As the unemployment rate remains intractably above 7%, the non-participation rate soars to a record 91.5 million people, and the federal government's fiscal policies remain in disarray -- after all, Congress and the president merely booted the debt-ceiling problem down the road by a few months -- Christmas is shaping up to be a disaster spending-wise.

Although the National Retail Federation has put up a brave front, saying sales will rise 3.9% this year (which it admits is only a marginal expansion from last year's 3.5% increase), it might still be in for a rude awakening. The market researchers at ShopperTrak forecast sales will grow only 2.4% this year, down from 3% last year and 4% the year before that, and other analysts are equally dour with their expectations.

Adding to their woes, online retailers could steal a proportionally larger number of sales than they did last year. Online Black Friday sales surged 26% in 2012, crossing the $1 billion threshold for the first time as 57.3 million Americans visited e-commerce sites, itself an 18% increase from the prior year. That was surpassed only by the $1.5 billion spent on the following Cyber Monday, the made-up marketing holiday that's taken on a life of its own.

The NRF's says that over the months of November and December it expects online sales to surge 13%-15% from last year, hitting as much as $82 billion. was the most visited site on Black Friday in 2012 (followed, in order, by Wal-Mart, Best Buy, Target, and Apple), and there's no reason to think it won't be the beneficiary again this year. But even if some retailers make up in e-commerce what they lose at their brick-and-mortar stores, there's going to be little holiday cheer for the majority of them.
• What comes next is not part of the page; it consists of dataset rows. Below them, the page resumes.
`config.mk`:
```
export PLATFORM = sky130hd
export DESIGN_NAME = display_scan_ctrl
export DESIGN_NICKNAME = d
export VERILOG_FILES = /design/src/rtl/display_scan_ctrl.sv
export SDC_FILE = /design/constraint.sdc
export NUM_CORES = 1
export LEC_CHECK = 0
export ABC_AREA = 1
export BUFFER_PORTS_ARGS = -buffer_cell sky130_fd_sc_hd__buf_2
export CAP_MARGIN = 20
export CORE_MARGIN = 4
export CORE_UTILIZATION = 42
export DETAILED_ROUTE_END_ITERATION = 12
export HOLD_SLACK_MARGIN = 0.08
export PLACE_DENSITY_LB_ADDON = 0.1
export SLEW_MARGIN = 20
export SYNTH_ARGS = -nofsm -noshare
export SYNTH_HDL_FRONTEND = slang
export SYNTH_SLANG_ARGS = --single-unit
```
`constraint.sdc`:
```
create_clock -name clk_dis -period 2.5 [get_ports clk_dis]
set_clock_uncertainty 0.15 [all_clocks]
set_input_delay 0.5 -clock clk_dis [delete_from_list [all_inputs] [get_ports clk_dis]]
set_output_delay 0.5 -clock clk_dis [all_outputs]
set_load 0.03 [all_outputs]
```
`src/rtl/display_scan_ctrl.sv`:
```
// Multiplexed 7-seg scan controller: frame snapshot, shared registered decoder, blanking gaps.
// Optional LEADING_ZERO_BLANK_EN: suppress digits above the most significant nonzero digit.
module display_scan_ctrl #(
  parameter int DIGITS    = 4,
  parameter int SCAN_DIV  = 50000,
  parameter int BLANK_CYC = 16
) (
  input  logic                  clk_dis,
  input  logic                  rst,
  input  logic                  en,
  input  logic [4*DIGITS-1:0]   digits_in,
  input  logic [DIGITS-1:0]     dp_in,
  output logic [3:0]            q_out,
  input  logic [7:0]            seg_in,
  output logic [7:0]            seg_out,
  output logic [DIGITS-1:0]     an_out,
  output logic                  frame_done
);

  localparam int BLANK_LEN = (BLANK_CYC < 2) ? 2 : BLANK_CYC;
  localparam int CNT_MAX   = (BLANK_LEN > SCAN_DIV) ? BLANK_LEN : SCAN_DIV;
  localparam int CW        = $clog2(CNT_MAX) + 1;
  localparam int IW        = (DIGITS > 1) ? $clog2(DIGITS) : 1;

  localparam logic [CW-1:0] BLANK_LAST = CW'(BLANK_LEN - 1);
  localparam logic [CW-1:0] SHOW_LAST  = CW'(SCAN_DIV - 1);
  localparam logic [IW-1:0] IDX_LAST   = IW'(DIGITS - 1);

  typedef enum logic [1:0] {IDLE, BLANK, SHOW} state_t;

  state_t                 state;
  logic [IW-1:0]          idx;
  logic [CW-1:0]          cnt;
  logic [DIGITS-1:0][3:0] digits_v;
  logic [DIGITS-1:0][3:0] shadow;
  logic [DIGITS-1:0]      dp_shadow;
  logic                   snap;
  logic                   lit;

  assign digits_v = digits_in;

  // Snapshot on leaving IDLE and at the end of the last digit's SHOW.
  always_comb begin
    snap = 1'b0;
    if (en) begin
      if (state == IDLE)
        snap = 1'b1;
      else if (state == SHOW && cnt == SHOW_LAST && idx == IDX_LAST)
        snap = 1'b1;
    end
  end

`ifdef LEADING_ZERO_BLANK_EN
  logic [IW-1:0] msd;
  logic [IW-1:0] msd_next;

  always_comb begin
    msd_next = '0;
    for (int i = 0; i < DIGITS; i++)
      if (digits_v[i] != 4'h0) msd_next = IW'(i);
  end

  always_ff @(posedge clk_dis) begin
    if (rst)       msd <= '0;
    else if (snap) msd <= msd_next;
  end

  assign lit = (idx <= msd);
`else
  assign lit = 1'b1;
`endif

  always_ff @(posedge clk_dis) begin
    if (rst) begin
      shadow    <= '0;
      dp_shadow <= '0;
    end else if (snap) begin
      shadow    <= digits_v;
      dp_shadow <= dp_in;
    end
  end

  always_ff @(posedge clk_dis) begin
    if (rst) begin
      state      <= IDLE;
      idx        <= '0;
      cnt        <= '0;
      q_out      <= '0;
      seg_out    <= 8'hFF;
      an_out     <= '1;
      frame_done <= 1'b0;
    end else begin
      frame_done <= 1'b0;
      case (state)
        IDLE: begin
          seg_out <= 8'hFF;
          an_out  <= '1;
          cnt     <= '0;
          idx     <= '0;
          if (en) begin
            q_out <= digits_v[0];
            state <= BLANK;
          end
        end
        BLANK: begin
          if (!en) begin
            state <= IDLE;
            idx   <= '0;
            cnt   <= '0;
          end else if (cnt == BLANK_LAST) begin
            // seg_in already reflects q_out: it was loaded >=2 edges ago.
            cnt   <= '0;
            state <= SHOW;
            if (lit) begin
              an_out  <= ~(DIGITS'(1) << idx);
              seg_out <= {~dp_shadow[idx] & seg_in[7], seg_in[6:0]};
            end
          end else begin
            cnt <= cnt + CW'(1);
          end
        end
        SHOW: begin
          if (!en) begin
            state   <= IDLE;
            idx     <= '0;
            cnt     <= '0;
            an_out  <= '1;
            seg_out <= 8'hFF;
          end else if (cnt == SHOW_LAST) begin
            cnt     <= '0;
            an_out  <= '1;
            seg_out <= 8'hFF;
            state   <= BLANK;
            if (idx == IDX_LAST) begin
              frame_done <= 1'b1;
              idx        <= '0;
              q_out      <= digits_v[0];
            end else begin
              idx   <= idx + IW'(1);
              q_out <= shadow[idx + IW'(1)];
            end
          end else begin
            cnt <= cnt + CW'(1);
          end
        end
        default: begin
          state   <= IDLE;
          an_out  <= '1;
          seg_out <= 8'hFF;
        end
      endcase
    end
  end

endmodule

```
==> results of run 1 <==
-- layout by cell type, fill, tap and decap left out, drive strengths merged, types with 7 or more instances in the layout --
| cell type | netlist | layout |
|---|---|---|
| nand2 | 102 | 102 |
| nand3b | 7 | 7 |
| o21ai | 20 | 20 |
| nand3 | 55 | 55 |
| ha | 9 | 9 |
| a21oi | 48 | 48 |
| inv | 33 | 33 |
| dfxtp | 58 | 58 |
| o211ai | 9 | 9 |
| clkbuf | 10 | 9 |
| buf | 11 | 52 |
| nor2 | 58 | 58 |
-- per-stage QoR --
step	total power, W	instance area, um2	hold WS, ns
finish	0.00364	3660	0.257
detailed placement	0.00295	3500	0.299
floorplan	0.00261	3230	0.285
CTS	0.00368	3660	0.243
global route	0.00396	3660	0.245
global placement	0.00293	3500	0.292
-- logic make-up (layout without fill, tap and decap cells) --
| logic type | count (synthesis) | in the layout | synth area share [%] |
|---|---|---|---|
| xor gates and xnor gates | 7 | 7 | 1.90 |
| AOI/OAI and AO/OA | 83 | 83 | 16.4 |
| DFF | 58 | 58 | 36.0 |
| buffers and inverters | 54 | 100 | 7.79 |
| and+or+nand+nor | 231 | 231 | 34.5 |
| adders and majority gates | 9 | 9 | 3.49 |
-- worst max path at each step --
stage,depth (start not counted),startpoint,end
6_report,8,idx[0],q_out[3]
5_1_grt,8,idx[0],q_out[3]
4_1_cts,8,idx[0],q_out[3]
3_5_place_dp,9,idx[0],q_out[1]
3_3_place_gp,9,idx[0],q_out[3]
2_1_floorplan,11,idx[0],q_out[2]
-- layout make-up --
class                      count  share of cell area (%)
clock buffer                   9                    3.39
multi-input combinational    330                    49.7
inverter                      33                    3.39
tap                           99                    3.39
timing repair buffer          52                    7.46
clock inverter                 6                   0.958
sequential                    58                    31.7
-- flip-flops by register name (all words and copies together), names as in the netlist --
signal,cells
dp_shadow,4
an_out,4
idx,2
cnt,17
seg_out,8
frame_done,1
q_out,4
shadow,16
state,2
-- layer usage --
| metal | vias to the layer above | global-route usage, % | wire length [um] |
|---|---|---|---|
| met4 | 0 | 7.11 | 113 |
| met2 | 68 | 26.5 | 3180 |
| met3 | 14 | 3.55 | 361 |
| met1 | 1314 | 25.3 | 3890 |
| li1 | 1541 | - | - |
| met5 | - | 0 | 0 |
-- report_power, final --
| group | leakage, nW | internal, W | switching, W | total [W] |
|---|---|---|---|---|
| combinational | 0.931 | 0.000521 | 0.00113 | 0.00165 |
| sequential | 0.474 | 0.00114 | 0.000133 | 0.00127 |
| clock | 0.0806 | 0.000345 | 0.000369 | 0.000715 |
-- worst max-delay path, stage by stage (launching register included) --
cell,delay (ns)
dfxtp_1,0.61
inv_1,0.11
ha_1,0.46
o21ai_0,0.13
o21ai_0,0.23
a21oi_1,0.12
nand3_1,0.10
nand2_1,0.06
nor2_1,0.10
==> flow_metrics.py, run 1 <==
metrics = {
    "detailed_routing": {
        "via_per_inst": 5.00,
        "ant_nets": 0,
        "route.vias.total": 2937,
        "routedWlPerCell_um": 12.9,
        "drc": 0,
        "drtIter0Drc": 127,
        "first_pass_iters": 4,
        "drt-total-wl_um": 7540,
    },
    "global_route": {
        "grt_pass1_wl_um": 13000,
        "grt_usage_pct": 17.9,
        "antenna_found_initial": 0,
        "grt_pass1_vias": 2795,
        "grt_max_degree": 38,
        "gr-total-overflow": 0,
    },
    "synthesis": {
        "synthCells": 442,
        "synth.avg_cell_area_um2": 7.31,
        "synth_commonest_cells": "81 x nand2_1, 58 x dfxtp_1, 53 x nand3_1, 53 x nor2_1, 32 x a21oi_1",
        "yosysTopAreaCell": "dfxtp_1",
        "synthFlopType": "dfxtp_1",
        "synthArstFlopShare_pct": 0,
        "ys_ff_latch": 58,
        "ys_types": 35,
        "ys.warnings.count": 0,
        "synth.cell_area_um2": 3230,
        "yosysMostFrequentCell": "nand2_1",
        "synth_edf_count": 0,
        "syn-num-nets": 482,
        "synth_top_area_share_pct": 36.0,
        "synth.area.top_cells": "dfxtp_1 36%, nand2_1 9.4%, nand3_1 8.2%, nor2_1 6.2%, a21oi_1 5.0%",
        "synth-seq-area-share_pct": 36.0,
    },
    "floorplan": {
        "fp.dieH_um": 95.7,
        "die-width_um": 95.7,
        "fp-row-count": 31,
        "initial_utilization_pct": 43.8,
        "dieArea_um2": 9160,
        "io_pins": 48,
        "fp.coreArea_um2": 7370,
    },
    "critical_path": {
        "reg2reg_depth": 8,
        "critPathMaxFanout": 13,
        "crit_path_start_kind": "register",
        "crit_required_ns": 2.63,
        "r2r-start": "idx[0]",
        "rr_endpoint": "q_out[3]",
        "endpoint_kind": "register",
        "arrival_ns": 2.25,
        "rrSetupSlack_ns": 0.37,
        "path_class": "register to register",
    },
    "clock_network": {
        "numCtsBuffers": 9,
        "clk_pin_slew_ns": 0.07,
        "root_buffer": "clkbuf_8",
        "cts_buffer_depth": 2,
        "cts_tree": "done",
        "cts_hold_buf": 0,
        "clock-sinks": 58,
        "clk_latency_ns": 0.33,
        "cts_resized": 0,
        "htreeDepth": 3,
        "cts_setup_buffers": 0,
    },
    "worst_hold_path": {
        "holdPathStages": 3,
        "min_path_type": "input pin to register",
        "min_to": "shadow[8]",
        "hold_start": "digits_in[8]",
    },
    "flow_run": {
        "cap_violations": 0,
    },
    "timing": {
        "rsz0062_at_grt": "no",
        "fin_ws_ns": 0.371,
        "slew_headroom_pct": 56.5,
        "setup_viol": 0,
        "max_slew.worst_pin.slew_ns": 0.653,
        "finalHoldViolations": 0,
        "final_max_slew_viol_count": 0,
        "max_freq_mhz": 470,
        "setup_tns_ns": 0,
        "finalWorstPathRequiredPeriod_ns": 2.13,
        "layout_worst_path_cycle_share_pct": 85.2,
    },
    "placed_design": {
        "gp_congestion": 0.844,
        "port_buffers": 47,
        "dp.cells": 572,
        "post-place-ws_ns": 0.376,
        "dp_hpwl_um": 5310,
    },
    "cells_and_area": {
        "ff_latch_area_um2": 1160,
        "fillCellCount": 774,
        "fin_nets": 524,
        "syn_to_final_growth_pct": 13.3,
        "drive_above_1_share_pct": 24.0,
        "multi_input_area_um2": 1820,
        "instances_no_fill": 587,
        "antenna_cells": 0,
        "fin_util_pct": 49.6,
    },
    "outcome": {
        "status": "finished, final reports clean",
    },
    "pwr": {
        "vdd_ir_drop_max_v": 0.000333,
        "p_leak_nw": 1.49,
        "p_per_area_nw_per_um2": 995,
    },
}
Note: power is estimated with default switching activity, not from simulation.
A quirk of the calendar means the period between Black Friday and Christmas Day contains six fewer days than it did last year, shortening an already perilous holiday season. There will be few winners when the soot settles and margins get compressed as a result of the hyperpromotional environment we're in. Shoppers may score some great deals, but investors shouldn't expect to unwrap any earnings gifts come the new year.